Die praktische Anwendbarkeit verschiedener Theorien steigt in dem Maße als sie integriert gelehrt werden. Je weniger im Lehrerzimmer miteinander geredet wird, desto verwirrter wird der zu recht (!)Eindeutigkeit erwartende Schüler. Wenn die Lehrkräfte keine fachliche Integration geleistet haben, weiß er als künftiger Entscheider desto weniger, welche Wahl er in welchem Situationstyp rechtlich eindeutig begründen kann. Dank eines Diskurssystems können Qualitätsbeauftragte die Zusammenarbeit im Lehrkörper mehr oder weniger fest angestellter DozentInnen rechtzeitig die Integriertheit des miteinander statt gegeneinander komponierten Lehrangebotes beurteilen – das ist gelebter Verbraucherschutz im Bildungs-SYSTEM! {18} Vertreter Normen gebender Organisationen (wie bspw. Fachverbänden, Ministerien), welche über die Qualität von Führungskräfte-Entscheidungen die Lebensqualität und Zukunftsfähigkeit der Gesellschaft verbessern möchten, haben ein Problem:

Dieses Problem resultiert aus der sozial fragmentierten Kommunikation der mit von einem Qualitätsstandard für fachliches exzellentes Entscheiden in einem konkreten Kontext betroffenen Stakeholder. Die von ihnen erarbeiteten und als z.T. Gesetz beschlossenen Qualitätsstandards werden nur in dem Maße umgesetzt, als sie sich auf einen Konsens verschiedenen Perspektiven und Interessen stützen können. Durch die Aufhebung der fragmentierten Kommunikation über ein fachspezifisches virtuelles Diskurssystem für Kompetenzaufbau können QM-Standards schneller auf neue Anforderungen hin aktualisiert werden. Qualitätssicherung wird nachhaltiger, weil die Standards nicht nur beschlossenen sondern von den anderen Stakeholdern mit getragen und praktisch umgesetzt werden.

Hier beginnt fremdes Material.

$ cat src/sv/isqrt_pkg.sv
// Package for the integer square root pipeline.
// Holds widths, stage counts and the per-stage work record. No dependencies.
`timescale 1ns / 1ps

package isqrt_pkg;

  localparam int OPERAND_WIDTH = 32;
  localparam int ROOT_WIDTH    = OPERAND_WIDTH / 2;

  // Each stage resolves this many root bits.
  localparam int ITERS_PER_STAGE = 4;
  localparam int STAGE_COUNT =
      (OPERAND_WIDTH + 2 * ITERS_PER_STAGE - 1) / (2 * ITERS_PER_STAGE);

  // The operand is zero-extended to a whole number of stages. Leading zero
  // digits only add leading zero root bits, which are dropped at the output.
  localparam int PAD_ROOT  = ITERS_PER_STAGE * STAGE_COUNT;
  localparam int PAD_WIDTH = 2 * PAD_ROOT;
  localparam int REM_WIDTH = PAD_ROOT + 2;

  typedef struct packed {
    logic [PAD_WIDTH-1:0] op;    // operand digits not yet consumed, MSB first
    logic [REM_WIDTH-1:0] rem;   // partial remainder
    logic [PAD_ROOT-1:0]  root;  // root bits found so far
  } isqrt_work_t;

endpackage

$ cat src/sv/isqrt_if.sv
// Handshake channels for the integer square root block.
// Depends on isqrt_pkg for the operand and root widths.
`timescale 1ns / 1ps

interface isqrt_in_if import isqrt_pkg::*; ();
  logic                            valid;
  logic                            ready;
  logic signed [OPERAND_WIDTH-1:0] operand;

  modport source (output valid, output operand, input ready);
  modport sink   (input valid, input operand, output ready);
endinterface

interface isqrt_out_if import isqrt_pkg::*; ();
  logic                  valid;
  logic                  ready;
  logic [ROOT_WIDTH-1:0] root;

  modport source (output valid, output root, input ready);
  modport sink   (input valid, input root, output ready);
endinterface

$ cat src/sv/isqrt_stage.sv
// One pipeline stage of the digit-by-digit square root.
// Resolves ITERS_PER_STAGE root bits and registers the result; uses isqrt_pkg.
`timescale 1ns / 1ps

module isqrt_stage import isqrt_pkg::*; (
  input  logic        clk_i,
  input  logic        rst_ni,
  input  logic        valid_i,
  output logic        ready_o,
  input  isqrt_work_t work_i,
  output logic        valid_o,
  input  logic        ready_i,
  output isqrt_work_t work_o
);

  logic        valid_q;
  isqrt_work_t work_q;
  isqrt_work_t work_d;

  always_comb begin
    logic [REM_WIDTH-1:0] shifted;
    logic [REM_WIDTH-1:0] trial;
    work_d = work_i;
    for (int i = 0; i < ITERS_PER_STAGE; i++) begin
      // Bring down the next two operand bits and try the digit one.
      shifted = {work_d.rem[REM_WIDTH-3:0], work_d.op[PAD_WIDTH-1 -: 2]};
      trial   = {work_d.root, 2'b01};
      work_d.op = {work_d.op[PAD_WIDTH-3:0], 2'b00};
      if (shifted >= trial) begin
        work_d.rem  = shifted - trial;
        work_d.root = {work_d.root[PAD_ROOT-2:0], 1'b1};
      end else begin
        work_d.rem  = shifted;
        work_d.root = {work_d.root[PAD_ROOT-2:0], 1'b0};
      end
    end
  end

  // The stage takes a new item when empty or when its item leaves this cycle.
  assign ready_o = !valid_q || ready_i;

  always_ff @(posedge clk_i or negedge rst_ni) begin
    if (!rst_ni) begin
      valid_q <= 1'b0;
    end else if (ready_o) begin
      valid_q <= valid_i;
    end
  end

  always_ff @(posedge clk_i) begin
    if (ready_o && valid_i) begin
      work_q <= work_d;
    end
  end

  assign valid_o = valid_q;
  assign work_o  = work_q;

endmodule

{19} Bisher war die Unaufgeklärtheit aller übrigen Interessengruppen Voraussetzung, damit Verlage ihre Produkte gewinnbringend verkaufen konnten. Was verkaufen Verlage, wenn sie keinen Content mehr verkaufen? Sie verkaufen Gespräche. Statt an der Einsamkeit redaktioneller Arbeit zu verzweifeln, verzweifeln die Wissensarbeiter an der Aufgeregtheit der zu evaluierenden,möglichst in Echtzeit zu aktualisierenden Beiträge in den von ihnen moderierten Fachdiskursen. So erleben Verlagshäuser das Ende feudalistischer Verhältnisse. Ihre einsamen Burgen werden gestürmt. Monopole an monologisch verfasstem und Verteilungsprivilegien in Form von Exklusivrechten für Content sind nicht mehr zu halten. Beziehungsaussagen wie „Ich weiß und Du weißt nicht. Deshalb bezahl für mein Buch!“ gehören dem Mittelalter unaufgeklärter Wissensgesellschaften an. Autorenkollektive müssen dafür nicht länger Jahre auf Resonanz zu ihren Leistungen warten. Wissensproduzenten und Wissenskonsumenten pardon!

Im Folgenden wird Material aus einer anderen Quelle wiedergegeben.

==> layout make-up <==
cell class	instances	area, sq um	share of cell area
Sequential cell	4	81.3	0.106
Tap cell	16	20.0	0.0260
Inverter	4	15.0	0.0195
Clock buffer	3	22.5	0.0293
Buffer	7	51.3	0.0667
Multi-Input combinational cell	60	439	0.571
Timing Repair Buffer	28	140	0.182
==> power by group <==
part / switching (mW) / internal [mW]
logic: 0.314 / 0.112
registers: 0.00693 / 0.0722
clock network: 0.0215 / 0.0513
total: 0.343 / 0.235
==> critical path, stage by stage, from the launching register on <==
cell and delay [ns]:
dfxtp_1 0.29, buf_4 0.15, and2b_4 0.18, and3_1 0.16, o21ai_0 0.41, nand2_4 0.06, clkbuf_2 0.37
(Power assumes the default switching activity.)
## config.mk

```make
export PLATFORM = sky130hd
export DESIGN_NAME = jump_range_set_match_flat
export DESIGN_NICKNAME = d
export VERILOG_FILES = /design/src/rtl/core/jrsm_pkg.sv /design/src/rtl/core/jrsm_in_if.sv /design/src/rtl/core/jrsm_out_if.sv /design/src/rtl/core/jrsm_ram.sv /design/src/rtl/core/jrsm_datapath.sv /design/src/rtl/core/jrsm_ctrl.sv /design/src/rtl/core/jump_range_set_match.sv /design/src/flat_wrapper.sv
export VERILOG_INCLUDE_DIRS = /design/src /design/src/rtl/core
export SDC_FILE = /design/constraint.sdc
export NUM_CORES = 2
export LEC_CHECK = 0
export BUFFER_PORTS_ARGS = -buffer_cell sky130_fd_sc_hd__clkbuf_2
export CORE_ASPECT_RATIO = 1.75
export CORE_MARGIN = 3
export CORE_UTILIZATION = 40
export CTS_CLUSTER_SIZE = 10
export DETAILED_ROUTE_END_ITERATION = 6
export PLACE_DENSITY_LB_ADDON = 0.08
export SLEW_MARGIN = 0
export SYNTH_ARGS = -nofsm -noshare
export SYNTH_HDL_FRONTEND = slang
export SYNTH_SLANG_ARGS = --single-unit
```

## constraint.sdc

```tcl
create_clock -name clk -period 10.5 [get_ports clk]
set_input_delay 2.1 -clock clk [delete_from_list [all_inputs] [get_ports clk]]
set_output_delay 2.1 -clock clk [all_outputs]
set_load 0.005 [all_outputs]
```

## src/rtl/core/jump_range_set_match_macros.svh

```systemverilog
// Assertion macros shared by the jump range table RTL.
// Expects clk and arst_n in the scope of every use.
`ifndef JUMP_RANGE_SET_MATCH_MACROS_SVH
`define JUMP_RANGE_SET_MATCH_MACROS_SVH

// same-cycle implication
`define JRSM_ASSERT_IMP(name, ante, cons, msg) \
	name: assert property (@(posedge clk) disable iff (!arst_n) (ante) |-> (cons)) \
		else $error(msg);

// next-cycle implication
`define JRSM_ASSERT_NXT(name, ante, cons, msg) \
	name: assert property (@(posedge clk) disable iff (!arst_n) (ante) |=> (cons)) \
		else $error(msg);

`endif

```

## src/rtl/core/jrsm_pkg.sv

```systemverilog
// Types and constants for the jump range table.
// No dependencies.
`default_nettype none

package jrsm_pkg;

	localparam int FIELD_W = 32;
	localparam int OP_W    = 2;
	localparam int COUNT_W = 5;

	typedef enum logic [OP_W-1:0] {
		OP_CLEAR    = 2'd0,
		OP_ADD      = 2'd1,
		OP_ADD_CMPL = 2'd2,
		OP_QUERY    = 2'd3
	} op_t;

	// controller -> datapath
	typedef struct packed {
		logic start;      // input transaction accepted this cycle
		logic wr2;        // write second complement piece
		logic scan_issue; // read next table entry
		logic load_out;   // load result register
	} dp_cmd_t;

	// datapath -> controller
	typedef struct packed {
		logic is_query;
		logic need_wr2;
		logic scan_more;
		logic match_now;
		logic cmp_pending;
	} dp_sts_t;

endpackage

`default_nettype wire

```

## src/rtl/core/jrsm_in_if.sv

```systemverilog
// Input channel of the jump range table: valid/ready plus one command.
// Depends on jrsm_pkg.
`default_nettype none

interface jrsm_in_if;
	logic                          valid;
	logic                          ready;
	logic [jrsm_pkg::OP_W-1:0]     op;
	logic [jrsm_pkg::FIELD_W-1:0]  range_low;
	logic [jrsm_pkg::FIELD_W-1:0]  range_high;
	logic [jrsm_pkg::FIELD_W-1:0]  data_size;
	logic [jrsm_pkg::FIELD_W-1:0]  last_pos;
	logic [jrsm_pkg::FIELD_W-1:0]  new_pos;

	modport source (output valid, op, range_low, range_high, data_size, last_pos, new_pos,
		input ready);
	modport sink (input valid, op, range_low, range_high, data_size, last_pos, new_pos,
		output ready);
endinterface

`default_nettype wire

```

## src/rtl/core/jrsm_out_if.sv

```systemverilog
// Result channel of the jump range table: valid/ready plus one result.
// Depends on jrsm_pkg.
`default_nettype none

interface jrsm_out_if;
	logic                          valid;
	logic                          ready;
	logic                          hit;
	logic [jrsm_pkg::COUNT_W-1:0]  range_count;
	logic                          overflow;

	modport source (output valid, hit, range_count, overflow, input ready);
	modport sink (input valid, hit, range_count, overflow, output ready);
endinterface

`default_nettype wire

```

## src/rtl/core/jrsm_ram.sv

```systemverilog
// Generic single-write, single-read RAM with registered read data.
// No dependencies.
`default_nettype none

module jrsm_ram #(
	parameter int WIDTH = 64,
	parameter int DEPTH = 16
) (
	input  wire logic                                   clk,
	input  wire logic                                   we,
	input  wire logic [(DEPTH > 1 ? $clog2(DEPTH) : 1)-1:0] waddr,
	input  wire logic [WIDTH-1:0]                       wdata,
	input  wire logic                                   re,
	input  wire logic [(DEPTH > 1 ? $clog2(DEPTH) : 1)-1:0] raddr,
	output logic      [WIDTH-1:0]                       rdata
);

	logic [WIDTH-1:0] mem_q [DEPTH];

	always_ff @(posedge clk) begin
		if (we) begin
			mem_q[waddr] <= wdata;
		end
		if (re) begin
			rdata <= mem_q[raddr];
		end
	end

endmodule

`default_nettype wire

```

## src/rtl/core/jrsm_datapath.sv

```systemverilog
// Datapath of the jump range table: range RAM, entry count, complement
// splitting, scan comparator and result register. Depends on jrsm_pkg, jrsm_ram.
`default_nettype none

module jrsm_datapath #(
	parameter int MAX_RANGES = 16,
	parameter int POS_WIDTH  = 32
) (
	input  wire logic                            clk,
	input  wire logic                            arst_n,
	input  wire jrsm_pkg::dp_cmd_t               cmd,
	output jrsm_pkg::dp_sts_t                    sts,
	input  wire logic [jrsm_pkg::OP_W-1:0]       op,
	input  wire logic [jrsm_pkg::FIELD_W-1:0]    range_low,
	input  wire logic [jrsm_pkg::FIELD_W-1:0]    range_high,
	input  wire logic [jrsm_pkg::FIELD_W-1:0]    data_size,
	input  wire logic [jrsm_pkg::FIELD_W-1:0]    last_pos,
	input  wire logic [jrsm_pkg::FIELD_W-1:0]    new_pos,
	output logic                                 hit,
	output logic      [jrsm_pkg::COUNT_W-1:0]    range_count,
	output logic                                 overflow
);
	import jrsm_pkg::*;
	`include "jump_range_set_match_macros.svh"

	localparam int W  = (POS_WIDTH < FIELD_W) ? POS_WIDTH : FIELD_W;
	localparam int AW = (MAX_RANGES > 1) ? $clog2(MAX_RANGES) : 1;
	localparam int CW = $clog2(MAX_RANGES + 1);

	op_t          op_e;
	logic [W-1:0] lo_w, hi_w, size_w, last_w, pos_w;
	logic [W:0]   hi_inc;
	logic         below, above, is_add, ovf_now;
	logic [1:0]   need;
	logic [CW:0]  sum;
	logic [W-1:0] p0_lo, p0_hi;
	logic         we_first, ram_we;
	logic [2*W-1:0] wdata, rdata;
	logic [W-1:0] rd_lo, rd_hi;
	logic         match;

	logic [CW-1:0] count_q;
	logic [CW-1:0] idx_q;
	logic [W-1:0]  pend_lo_q, pend_hi_q;
	logic [W-1:0]  dist_q;
	logic          neg_q;
	logic          ovf_q;
	logic          hit_q;
	logic          cmp_v_s1;
	logic          res_hit_q, res_ovf_q;
	logic [COUNT_W-1:0] res_cnt_q;

	assign op_e   = op_t'(op);
	assign lo_w   = range_low[W-1:0];
	assign hi_w   = range_high[W-1:0];
	assign size_w = data_size[W-1:0];
	assign last_w = last_pos[W-1:0];
	assign pos_w  = new_pos[W-1:0];

	// complement pieces: [0, lo-1] and [hi+1, size-1]
	assign hi_inc = {1'b0, hi_w} + (W+1)'(1);
	assign below  = (lo_w != '0);
	assign above  = (hi_inc < {1'b0, size_w});
	assign is_add = op_e inside {OP_ADD, OP_ADD_CMPL};
	assign need   = (op_e == OP_ADD) ? 2'd1 : ({1'b0, below} + {1'b0, above});
	assign sum    = {1'b0, count_q} + (CW+1)'(need);
	assign ovf_now = is_add && (sum > (CW+1)'(MAX_RANGES));

	always_comb begin
		if (op_e == OP_ADD) begin
			p0_lo = lo_w;
			p0_hi = hi_w;
		end else if (below) begin
			p0_lo = '0;
			p0_hi = lo_w - W'(1);
		end else begin
			p0_lo = hi_inc[W-1:0];
			p0_hi = size_w - W'(1);
		end
	end

	assign we_first = cmd.start && is_add && !ovf_now && ((op_e == OP_ADD) || below || above);
	assign ram_we   = we_first || cmd.wr2;
	assign wdata    = cmd.wr2 ? {pend_lo_q, pend_hi_q} : {p0_lo, p0_hi};

	jrsm_ram #(
		.WIDTH (2*W),
		.DEPTH (MAX_RANGES)
	) u_ram (
		.clk   (clk),
		.we    (ram_we),
		.waddr (count_q[AW-1:0]),
		.wdata (wdata),
		.re    (cmd.scan_issue),
		.raddr (idx_q[AW-1:0]),
		.rdata (rdata)
	);

	// last + low <= pos <= last + high, rewritten against pos - last
	assign rd_lo = rdata[2*W-1:W];
	assign rd_hi = rdata[W-1:0];
	assign match = !neg_q && (rd_lo <= dist_q) && (dist_q <= rd_hi);

	assign sts.is_query    = (op_e == OP_QUERY);
	assign sts.need_wr2    = (op_e == OP_ADD_CMPL) && below && above && !ovf_now;
	assign sts.scan_more   = (idx_q < count_q);
	assign sts.match_now   = cmp_v_s1 && match;
	assign sts.cmp_pending = cmp_v_s1;

	always_ff @(posedge clk or negedge arst_n) begin
		if (!arst_n) begin
			count_q  <= '0;
			idx_q    <= '0;
			cmp_v_s1 <= 1'b0;
			hit_q    <= 1'b0;
			ovf_q    <= 1'b0;
		end else begin
			if (cmd.start && (op_e == OP_CLEAR)) begin
				count_q <= '0;
			end else if (ram_we) begin
				count_q <= count_q + CW'(1);
			end
			if (cmd.start) begin
				idx_q    <= '0;
				cmp_v_s1 <= 1'b0;
				hit_q    <= 1'b0;
				ovf_q    <= ovf_now;
			end else begin
				if (cmd.scan_issue) begin
					idx_q <= idx_q + CW'(1);
				end
				cmp_v_s1 <= cmd.scan_issue;
				if (cmp_v_s1 && match) begin
					hit_q <= 1'b1;
				end
			end
		end
	end

	always_ff @(posedge clk) begin
		if (cmd.start) begin
			pend_lo_q <= hi_inc[W-1:0];
			pend_hi_q <= size_w - W'(1);
			dist_q    <= pos_w - last_w;
			neg_q     <= (pos_w < last_w);
		end
		if (cmd.load_out) begin
			res_hit_q <= hit_q;
			res_cnt_q <= COUNT_W'(count_q);
			res_ovf_q <= ovf_q;
		end
	end

	assign hit         = res_hit_q;
	assign range_count = res_cnt_q;
	assign overflow    = res_ovf_q;

	`JRSM_ASSERT_IMP(a_count_bound, 1'b1, count_q <= CW'(MAX_RANGES), "entry count above capacity")
	`JRSM_ASSERT_IMP(a_write_room, ram_we, count_q < CW'(MAX_RANGES), "table write while full")
	`JRSM_ASSERT_IMP(a_scan_in_range, cmd.scan_issue, idx_q < count_q, "scan read past last entry")
	`JRSM_ASSERT_NXT(a_ovf_keeps_table, cmd.start && ovf_now, count_q == $past(count_q),
		"dropped add changed the table")

endmodule

`default_nettype wire

```

## src/rtl/core/jrsm_ctrl.sv

```systemverilog
// Controller of the jump range table: sequences adds, the query scan and the
// result handoff. Depends on jrsm_pkg.
`default_nettype none

module jrsm_ctrl (
	input  wire logic                clk,
	input  wire logic                arst_n,
	input  wire logic                in_valid,
	output logic                     in_ready,
	output logic                     out_valid,
	input  wire logic                out_ready,
	input  wire jrsm_pkg::dp_sts_t   sts,
	output jrsm_pkg::dp_cmd_t        cmd
);
	import jrsm_pkg::*;
	`include "jump_range_set_match_macros.svh"

	typedef enum logic [1:0] {
		ST_IDLE,
		ST_WR2,
		ST_SCAN,
		ST_DONE
	} state_t;

	state_t state_q;
	logic   out_valid_q;
	logic   scan_end;

	assign in_ready  = (state_q == ST_IDLE);
	assign out_valid = out_valid_q;

	assign scan_end = sts.match_now || (!sts.scan_more && !sts.cmp_pending);

	assign cmd.start      = in_valid && in_ready;
	assign cmd.wr2        = (state_q == ST_WR2);
	assign cmd.scan_issue = (state_q == ST_SCAN) && sts.scan_more && !sts.match_now;
	assign cmd.load_out   = (state_q == ST_DONE) && (!out_valid_q || out_ready);

	always_ff @(posedge clk or negedge arst_n) begin
		if (!arst_n) begin
			state_q     <= ST_IDLE;
			out_valid_q <= 1'b0;
		end else begin
			if (cmd.load_out) begin
				out_valid_q <= 1'b1;
			end else if (out_ready) begin
				out_valid_q <= 1'b0;
			end
			case (state_q)
				ST_IDLE: begin
					if (cmd.start) begin
						if (sts.is_query) begin
							state_q <= ST_SCAN;
						end else if (sts.need_wr2) begin
							state_q <= ST_WR2;
						end else begin
							state_q <= ST_DONE;
						end
					end
				end
				ST_WR2: begin
					state_q <= ST_DONE;
				end
				ST_SCAN: begin
					if (scan_end) begin
						state_q <= ST_DONE;
					end
				end
				ST_DONE: begin
					if (cmd.load_out) begin
						state_q <= ST_IDLE;
					end
				end
				default: begin
					state_q <= ST_IDLE;
				end
			endcase
		end
	end

	`JRSM_ASSERT_NXT(a_wr2_once, state_q == ST_WR2, state_q == ST_DONE, "second write not single")
	`JRSM_ASSERT_NXT(a_start_leaves_idle, cmd.start, state_q != ST_IDLE, "accept did not start work")
	`JRSM_ASSERT_NXT(a_load_hands_off, cmd.load_out, (state_q == ST_IDLE) && out_valid_q,
		"result load did not present a result")

endmodule

`default_nettype wire

```

## src/rtl/core/jump_range_set_match.sv

```systemverilog
// Jump range table for a pattern scanner.
// Channels: req (sink) carries one command per transaction: clear, add range,
// add complement of a range within data_size, or query new_pos against the
// stored ranges measured from last_pos. rsp (source) returns one result per
// command: hit, range_count and overflow.
// After req is accepted, clears, single adds, dropped adds and empty or
// one-piece complements go straight to the result load; a complement that
// adds two ranges first writes its second piece, and a query first scans
// the ranges held (at most MAX_RANGES).
// The query time is set by the scan, which reads one entry per cycle from the
// range RAM through one comparator and stops at the first hit.
// One command is worked at a time; req is ready again the cycle after the
// result is loaded into the rsp register, and the next command can start
// while that result still waits.
// Reset empties the table (count to zero); RAM contents are never read below
// a write. If rsp is stalled, a finished command waits before the result
// register and req stays not ready until the held result is taken.
// Depends on jrsm_pkg, jrsm_in_if, jrsm_out_if, jrsm_ctrl, jrsm_datapath.
`default_nettype none

module jump_range_set_match #(
	parameter int MAX_RANGES = 16,
	parameter int POS_WIDTH  = 32
) (
	input  wire logic  clk,
	input  wire logic  arst_n,
	jrsm_in_if.sink    req,
	jrsm_out_if.source rsp
);
	import jrsm_pkg::*;

	dp_cmd_t dp_cmd;
	dp_sts_t dp_sts;

	jrsm_ctrl u_ctrl (
		.clk       (clk),
		.arst_n    (arst_n),
		.in_valid  (req.valid),
		.in_ready  (req.ready),
		.out_valid (rsp.valid),
		.out_ready (rsp.ready),
		.sts       (dp_sts),
		.cmd       (dp_cmd)
	);

	jrsm_datapath #(
		.MAX_RANGES (MAX_RANGES),
		.POS_WIDTH  (POS_WIDTH)
	) u_dp (
		.clk         (clk),
		.arst_n      (arst_n),
		.cmd         (dp_cmd),
		.sts         (dp_sts),
		.op          (req.op),
		.range_low   (req.range_low),
		.range_high  (req.range_high),
		.data_size   (req.data_size),
		.last_pos    (req.last_pos),
		.new_pos     (req.new_pos),
		.hit         (rsp.hit),
		.range_count (rsp.range_count),
		.overflow    (rsp.overflow)
	);

endmodule

`default_nettype wire
```

## src/flat_wrapper.sv

```systemverilog
// flat-port wrapper written by rule: the top's interface ports become plain ports
module jump_range_set_match_flat import jrsm_pkg::*;
#(
	parameter int MAX_RANGES = 16,
	parameter int POS_WIDTH  = 32
)
  (clk, arst_n, req_valid, req_op, req_range_low, req_range_high, req_data_size, req_last_pos, req_new_pos, req_ready, rsp_valid, rsp_hit, rsp_range_count, rsp_overflow, rsp_ready);
  jrsm_in_if req_i ();
  jrsm_out_if rsp_i ();
  input  wire logic clk;
  input  wire logic arst_n;
  input wire logic [$bits(req_i.valid)-1:0] req_valid;
  input wire logic [$bits(req_i.op)-1:0] req_op;
  input wire logic [$bits(req_i.range_low)-1:0] req_range_low;
  input wire logic [$bits(req_i.range_high)-1:0] req_range_high;
  input wire logic [$bits(req_i.data_size)-1:0] req_data_size;
  input wire logic [$bits(req_i.last_pos)-1:0] req_last_pos;
  input wire logic [$bits(req_i.new_pos)-1:0] req_new_pos;
  output wire logic [$bits(req_i.ready)-1:0] req_ready;
  output wire logic [$bits(rsp_i.valid)-1:0] rsp_valid;
  output wire logic [$bits(rsp_i.hit)-1:0] rsp_hit;
  output wire logic [$bits(rsp_i.range_count)-1:0] rsp_range_count;
  output wire logic [$bits(rsp_i.overflow)-1:0] rsp_overflow;
  input wire logic [$bits(rsp_i.ready)-1:0] rsp_ready;
  assign req_i.valid = req_valid;
  assign req_i.op = req_op;
  assign req_i.range_low = req_range_low;
  assign req_i.range_high = req_range_high;
  assign req_i.data_size = req_data_size;
  assign req_i.last_pos = req_last_pos;
  assign req_i.new_pos = req_new_pos;
  assign req_ready = req_i.ready;
  assign rsp_valid = rsp_i.valid;
  assign rsp_hit = rsp_i.hit;
  assign rsp_range_count = rsp_i.range_count;
  assign rsp_overflow = rsp_i.overflow;
  assign rsp_i.ready = rsp_ready;
  jump_range_set_match #(.MAX_RANGES(MAX_RANGES), .POS_WIDTH(POS_WIDTH)) u_core (.clk(clk), .arst_n(arst_n), .req(req_i), .rsp(rsp_i));
endmodule
```

==> results.py <==
metrics = {
    "status": {
        "outcome": "finished, violations left",
        "violations": "DRC",
    },
    "grt": {
        "antenna_found_initial": 10,
        "globalRouteOverflowTotal": 0,
        "grt_usage": 0.2133,
        "grt_first_pass_wirelength_um": 208600,
        "first_global_vias": 30230,
        "grt_max_degree": 139,
    },
    "worst_setup_path": {
        "critPathLaunch": "req_range_high[0]",
        "cp_top_family": "simple AND/OR/NAND/NOR gates",
        "cpMostUsedCell": "ha_1",
        "reg2reg_from": "u_core.u_dp.dist_q[30]$_DFFE_PP_",
        "crit_buf_inv": 3,
        "cpMaxStageDelayCell": "a21oi_1",
        "worstSetupEndpointType": "register",
        "worstPathRequired_ns": 10.89,
        "slowest_delay_ns": 0.62,
        "cp-start-kind": "input pin",
        "crit_fanout": 51,
        "critical_path_class": "in2reg",
        "worstPathArrival_ns": 9.46,
    },
    "clock_network": {
        "post_cts_buffers": 0,
        "clkSlewWorstSetupHoldPaths_ns": 0.05,
        "clock_path_buffers": 3,
        "cts-root-buf": "clkbuf_16",
        "cts_tree": "built",
        "clk_latency_ns": 0.76,
        "cts_resized": 0,
        "htreeDepth": 4,
        "numClockSinks": 1208,
        "numCtsBuffers": 140,
        "postCtsHoldBufs": 0,
    },
    "sta": {
        "fin_ws_ns": 1.433,
        "maxSlewHeadroom": 0.1745,
        "setup_viol": 0,
        "tns_ns": 0,
        "fmax_mhz": 110.3,
        "final.setup_skew_ns": 0.03039,
        "worst_slew_pin_slew_ns": 1.233,
        "finalHoldViolations": 0,
        "fin_crit_ns": 9.067,
        "finalMaxSlewViolations": 0,
        "rsz0062_at_grt": "false",
        "finalCritPeriodShare": 0.8635,
    },
    "synth": {
        "synth_top_family_by_area": "multiplexers",
        "synth_area_leaders": "edfxtp_1 (69%), mux4_2 (14%), ha_1 (3.6%)",
        "synth_top_area_cell": "edfxtp_1",
        "syn-cell-area_sq_mm": 0.05208,
        "synthDistinctLibCells": 68,
        "synth_ff_type": "edfxtp_1",
        "synth_compound_area_frac": 0.04081,
        "synth_edf_count": 1192,
        "synth_seq_cells": 1208,
        "synth_xor_area_frac": 0.01782,
        "yosysSeqAreaShare": 0.6949,
        "async_reset_ff_frac": 0.01325,
        "synth_fa_ha_area_frac": 0.03680,
        "synth-simple-area-share": 0.04526,
        "ys_warn_count": 0,
        "synth_top_area_frac": 0.6872,
        "synth_cells": 2912,
        "postSynthAreaPerCell_sq_um": 17.89,
        "synth_mux_area_frac": 0.1421,
        "synthesis.nets": 3230,
    },
    "pwr": {
        "p_total_mw": 15.03,
        "power_density_mw_per_mm2": 252.0,
        "switchingPower_mw": 4.578,
        "p_leak_nw": 20.11,
        "peakVddDrop_mv": 0.1615,
        "intPower_mw": 10.45,
        "p_seq_frac": 0.444,
        "comb_power_share": 0.269,
        "p_sw_frac": 0.3046,
        "p_clk_frac": 0.287,
    },
    "route": {
        "first_iter_violations": 1812,
        "final_antenna_net_count": 0,
        "routedWlPerCell_um": 29.02,
        "drt_first_pass_iters": 7,
        "totalWireLength_um": 142500,
        "vias": 27960,
        "drc_errors": 4,
        "via_per_inst": 5.691,
    },
    "hold_path": {
        "holdCritStartpoint": "u_core.u_dp.hit_q$_DFFE_PN0P_",
        "hold_class": "reg2reg",
    },
    "placed_design": {
        "portBuffers": 174,
        "finalWeightedCongestion": 0.9003,
        "pre_cts_ws_ns": 0.6665,
        "dpl.cell_count": 4733,
        "hpwl_um": 95900,
    },
    "final_layout": {
        "fin_nets": 3521,
        "drive_gt1_frac": 0.2529,
        "regArea_sq_mm": 0.03621,
        "syn_to_final_growth_pct": 14.51,
        "fillerInstances": 11070,
        "final_cell_count_no_fill": 4912,
        "multiInputGateArea_sq_mm": 0.01494,
    },
    "die": {
        "initial_utilization": 0.4041,
        "die-width_um": 278.8,
        "io_pins": 175,
        "die_area_sq_mm": 0.1347,
        "core.rowCount": 174,
        "coreArea_sq_mm": 0.1289,
        "die_h_um": 483.4,
    },
    "run": {
        "drv_cap": 0,
    },
}
==> cell usage in the layout (no fill, tap or decap), drive strengths merged, types with 27 or more instances in the layout <==
master and n:
edfxtp 1192, clkbuf 335, mux4 320, inv 191, ha 150, nand2 143
a21oi 102, buf 94, o21ai 85, nor2 84, xnor2 74, nand3 40
nand4 33, xor2 32, nor3 31, a21o 28, and3 27
==> power by group through the flow <==
stage                     clock network [mW]  logic (mW)  registers, mW
final                                   4.32        4.04           6.67
after global routing                    4.61        4.39           6.72
after CTS                               4.44        4.16           6.69
after detailed placement                   0        4.15           6.78
after global placement                     0        4.09           6.76
after floorplan                            0        2.59           6.60
==> path summary, 6_finish.rpt <==
path	to	slack, ns	depth (start not counted)
worst max-delay path	u_core.u_dp.u_ram.mem_q[12][43]$_DFFE_PP_	1.43	25
worst min-delay path	u_core.u_dp.hit$_DFFE_PP_	0.46	0
worst max register to register	u_core.u_dp.u_ram.rdata[14]$_DFFE_PP_	5.85	9
worst min register to register	u_core.u_dp.hit$_DFFE_PP_	0.46	0
max in group asynchronous	u_core.u_dp.idx_q[1]$_DFFE_PN0P_	8.85	1
min in group asynchronous	u_core.u_dp.idx_q[0]$_DFFE_PN0P_	1.29	1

Wissensprosumenten müssen nicht mehr nur andere lehren, sie dürfen schon während ihrer Verkündigungen selber im Diskurs dazu lernen. {20} Öffentlichkeit / Medien als „vierte Gewalt“ welche an den Entwicklungen gesellschaftsrelevanter Organisationen sowie deren prominenter Entscheider Anteil nehmen und Handwerk, Kunst und Ethik von Führung – teils im mystifizierenden Modus, teils im rationalisierenden Modus – trivialisieren, gewinnen beides: die Chance, das Programm der europäischen Aufklärung Praxis werden zu lassen und die Chance, im Information Overload den Überblick zu verlieren. Welche Chance ergriffen wird, entscheidet nicht nur über die Zukunft der Medien. Angesichts dieser mit Sicherheit nicht vollständigen Stakeholderanalysis könnte man versucht fühlen, mit Brecht so sagen: „Und so sehen wir betroffen / Den Vorhang zu und alle Fragen offen.“ Oder mit den Worten einer Frau: „Durch wieviel Kompliziertheit muß man sich durchringen bis man endlich zur Einfachheit gelangt!“ (Marie von Ebner Eschenbach).